»Heart Chamber« – interview with contralto Noa Frenkel
On November 15th, Chaya Czernowin’s opera »Heart Chamber« will premiere at Deutsche Oper Berlin directed by Claus Guth. We asked one of the four solo singers, contralto Noa Frenkel, about the piece with the subtitle »An inquiry about love«.
»Heart Chamber« is a powerful title, evoking intimacy and vulnerability, but also vitality and strength. What kind of story does Chaya Czernowin tell?
In her works, Chaya Czernowin always wants to bring the inner world, the innermost experience, on stage. She thinks very much like a painter in music. The piece is definitely not a story that goes from A to B like »Romeo and Juliet«. But you have all the colours of a love story – the insecurity before a meeting, while making or waiting for a phone call, the excitement, the reunion, the hurt… There are a lot of time jumps, it’s non-linear, and you witness memories and how they are built.
What is your part in the piece?
It is a big production, but basically, there are only four singers on stage. Two are obvious – they are the couple. It’s the soprano and the baritone, Patrizia Ciofi and Dietrich Henschel. Two souls, that’s it. They are also in the videos, in real surroundings. Then, there are two more characters, the alto and the countertenor, me and Terry Wey. We are the inner voices of the main characters. When you want to do something, especially something scary – as falling in love is for most people – the main voice says: »Go for it!« But the inner voice says: »No, you were hurt the last time, remember that!«
Did you prepare differently for »Heart Chamber« than for a piece in which you play a »normal« role with a name and an own body?
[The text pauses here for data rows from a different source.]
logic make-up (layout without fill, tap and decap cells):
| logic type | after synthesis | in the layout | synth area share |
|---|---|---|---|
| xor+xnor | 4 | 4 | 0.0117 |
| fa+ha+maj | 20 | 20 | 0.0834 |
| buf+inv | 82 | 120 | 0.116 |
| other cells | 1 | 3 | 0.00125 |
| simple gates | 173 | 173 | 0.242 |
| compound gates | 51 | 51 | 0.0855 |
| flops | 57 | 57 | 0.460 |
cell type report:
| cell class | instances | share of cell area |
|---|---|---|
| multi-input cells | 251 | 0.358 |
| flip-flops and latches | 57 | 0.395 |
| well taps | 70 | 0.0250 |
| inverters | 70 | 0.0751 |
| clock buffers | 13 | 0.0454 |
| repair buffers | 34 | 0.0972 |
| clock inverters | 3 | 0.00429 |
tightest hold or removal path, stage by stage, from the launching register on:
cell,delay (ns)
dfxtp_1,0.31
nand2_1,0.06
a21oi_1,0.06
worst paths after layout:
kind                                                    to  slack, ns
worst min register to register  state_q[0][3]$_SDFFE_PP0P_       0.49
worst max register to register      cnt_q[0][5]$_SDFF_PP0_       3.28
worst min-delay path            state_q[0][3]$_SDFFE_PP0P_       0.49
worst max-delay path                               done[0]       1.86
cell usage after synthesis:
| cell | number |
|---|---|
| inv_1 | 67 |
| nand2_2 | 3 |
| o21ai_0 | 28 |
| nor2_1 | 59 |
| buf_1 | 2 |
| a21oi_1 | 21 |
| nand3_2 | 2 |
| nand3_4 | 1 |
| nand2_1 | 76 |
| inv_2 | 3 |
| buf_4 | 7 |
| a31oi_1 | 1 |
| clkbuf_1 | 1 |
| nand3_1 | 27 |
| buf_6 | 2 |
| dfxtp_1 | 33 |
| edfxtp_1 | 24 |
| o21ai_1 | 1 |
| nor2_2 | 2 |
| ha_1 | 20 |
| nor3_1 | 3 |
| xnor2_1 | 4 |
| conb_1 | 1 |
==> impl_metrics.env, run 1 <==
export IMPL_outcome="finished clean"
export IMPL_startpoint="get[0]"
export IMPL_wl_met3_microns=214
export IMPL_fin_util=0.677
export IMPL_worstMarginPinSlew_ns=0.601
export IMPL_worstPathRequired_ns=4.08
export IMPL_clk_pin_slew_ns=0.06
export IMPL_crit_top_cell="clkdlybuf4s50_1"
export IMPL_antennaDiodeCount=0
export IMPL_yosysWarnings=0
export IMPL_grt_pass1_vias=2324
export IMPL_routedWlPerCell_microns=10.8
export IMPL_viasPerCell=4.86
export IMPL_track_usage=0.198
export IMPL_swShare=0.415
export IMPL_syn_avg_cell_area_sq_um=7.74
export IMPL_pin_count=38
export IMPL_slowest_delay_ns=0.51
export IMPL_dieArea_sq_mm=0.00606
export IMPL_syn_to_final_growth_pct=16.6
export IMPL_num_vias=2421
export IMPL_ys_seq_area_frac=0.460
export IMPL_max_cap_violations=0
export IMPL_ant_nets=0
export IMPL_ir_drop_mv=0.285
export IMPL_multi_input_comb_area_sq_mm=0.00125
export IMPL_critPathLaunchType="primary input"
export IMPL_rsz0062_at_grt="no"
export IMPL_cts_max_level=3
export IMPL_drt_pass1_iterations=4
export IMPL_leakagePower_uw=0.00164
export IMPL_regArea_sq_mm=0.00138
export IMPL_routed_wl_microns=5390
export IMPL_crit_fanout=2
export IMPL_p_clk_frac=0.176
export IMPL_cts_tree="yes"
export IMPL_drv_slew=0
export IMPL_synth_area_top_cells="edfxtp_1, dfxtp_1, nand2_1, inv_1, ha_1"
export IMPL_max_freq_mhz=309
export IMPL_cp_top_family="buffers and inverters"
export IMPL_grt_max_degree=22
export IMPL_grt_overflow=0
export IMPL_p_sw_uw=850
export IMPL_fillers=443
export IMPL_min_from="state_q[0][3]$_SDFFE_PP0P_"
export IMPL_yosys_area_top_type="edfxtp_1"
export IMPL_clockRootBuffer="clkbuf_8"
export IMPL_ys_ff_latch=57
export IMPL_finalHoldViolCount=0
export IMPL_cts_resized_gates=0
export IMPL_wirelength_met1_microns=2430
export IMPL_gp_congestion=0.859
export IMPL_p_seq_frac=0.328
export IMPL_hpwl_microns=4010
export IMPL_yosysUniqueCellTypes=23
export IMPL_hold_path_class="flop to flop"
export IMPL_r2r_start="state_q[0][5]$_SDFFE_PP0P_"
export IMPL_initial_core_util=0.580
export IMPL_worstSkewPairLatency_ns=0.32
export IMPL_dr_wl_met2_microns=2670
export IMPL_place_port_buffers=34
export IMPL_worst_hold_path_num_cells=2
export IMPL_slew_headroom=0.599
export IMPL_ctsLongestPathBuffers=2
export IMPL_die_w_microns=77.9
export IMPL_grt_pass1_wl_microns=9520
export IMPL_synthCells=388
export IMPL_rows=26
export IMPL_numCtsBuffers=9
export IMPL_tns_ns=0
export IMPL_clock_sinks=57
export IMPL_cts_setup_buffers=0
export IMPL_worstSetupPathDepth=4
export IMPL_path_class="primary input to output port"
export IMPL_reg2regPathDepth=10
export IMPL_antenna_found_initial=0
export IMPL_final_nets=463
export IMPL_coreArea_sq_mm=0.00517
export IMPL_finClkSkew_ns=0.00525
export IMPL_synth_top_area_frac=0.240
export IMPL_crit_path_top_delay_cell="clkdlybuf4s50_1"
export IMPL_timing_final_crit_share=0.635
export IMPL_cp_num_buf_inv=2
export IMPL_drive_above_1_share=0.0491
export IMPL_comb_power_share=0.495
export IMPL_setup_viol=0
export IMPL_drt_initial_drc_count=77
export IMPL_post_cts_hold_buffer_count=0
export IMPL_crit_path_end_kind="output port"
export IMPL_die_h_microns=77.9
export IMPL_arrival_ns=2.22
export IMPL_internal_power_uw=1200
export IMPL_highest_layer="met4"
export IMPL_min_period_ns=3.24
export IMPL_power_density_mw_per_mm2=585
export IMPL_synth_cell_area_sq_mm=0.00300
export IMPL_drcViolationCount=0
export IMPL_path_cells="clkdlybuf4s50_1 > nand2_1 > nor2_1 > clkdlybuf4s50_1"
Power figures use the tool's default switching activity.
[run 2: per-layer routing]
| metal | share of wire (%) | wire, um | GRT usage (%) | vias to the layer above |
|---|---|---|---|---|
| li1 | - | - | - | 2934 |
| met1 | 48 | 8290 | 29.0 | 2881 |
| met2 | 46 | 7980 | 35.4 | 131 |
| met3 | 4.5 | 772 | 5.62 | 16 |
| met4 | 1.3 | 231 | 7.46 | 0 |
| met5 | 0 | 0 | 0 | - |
When you sing a role like Bizet’s »Carmen«, you know the plot and what she is supposed to be like. »Heart Chamber« is a work in progress. All we have is the text, and we work together from this with our director Claus Guth. It is a creative work of the whole team, really. We are more like theatre actors here, building the piece in the process. That’s why I can’t tell you what will happen in the end.
How do you describe Chaya Czernowin’s music for this piece?
Basically, »Heart Chamber« is an electronic opera. There are lots of sounds – the sound of many toys playing together, whispers, concrete sounds… there’s a very sensual moment when you just hear bees, for example. It’s all an in-between of sounds and moments of quietness. The electronic sounds create a landscape. Imagine to go inside the head and body of a composer. It’s all about to put out how you feel inside through notes. That is an attitude very different from romantic opera with its linear plot. It is more music theatre than opera – we definitely don’t sing Bel canto style.
What is the core message of »Heart Chamber« for you?
We are born for connection, but not necessarily the »being in love« thing. This opera inquires about love. Chaya does not give a lecture, but puts question marks behind the way songs, movies or operas generally try to promote love, marriage, kids as the greatest thing you should absolutely have. Chaya wants to show the colours of »being in love«, of »hurt«, of »wanting/not wanting«, those two voices in your head. »Heart Chamber« is beautifully advanced in its way: It shows something that is clear to us all, yet allows each of us to put their own meaning into it.
What audiences do you imagine for the piece?
I hope very much that this piece of music theatre does not only appeal to opera enthusiasts who are open to hear something less Bel canto and more soundlike, but also to younger people who like electronic music and avant-garde – because it is so open, because there’s such a universal message, because it leaves a lot of space for imagination and has this dance-through-time quality.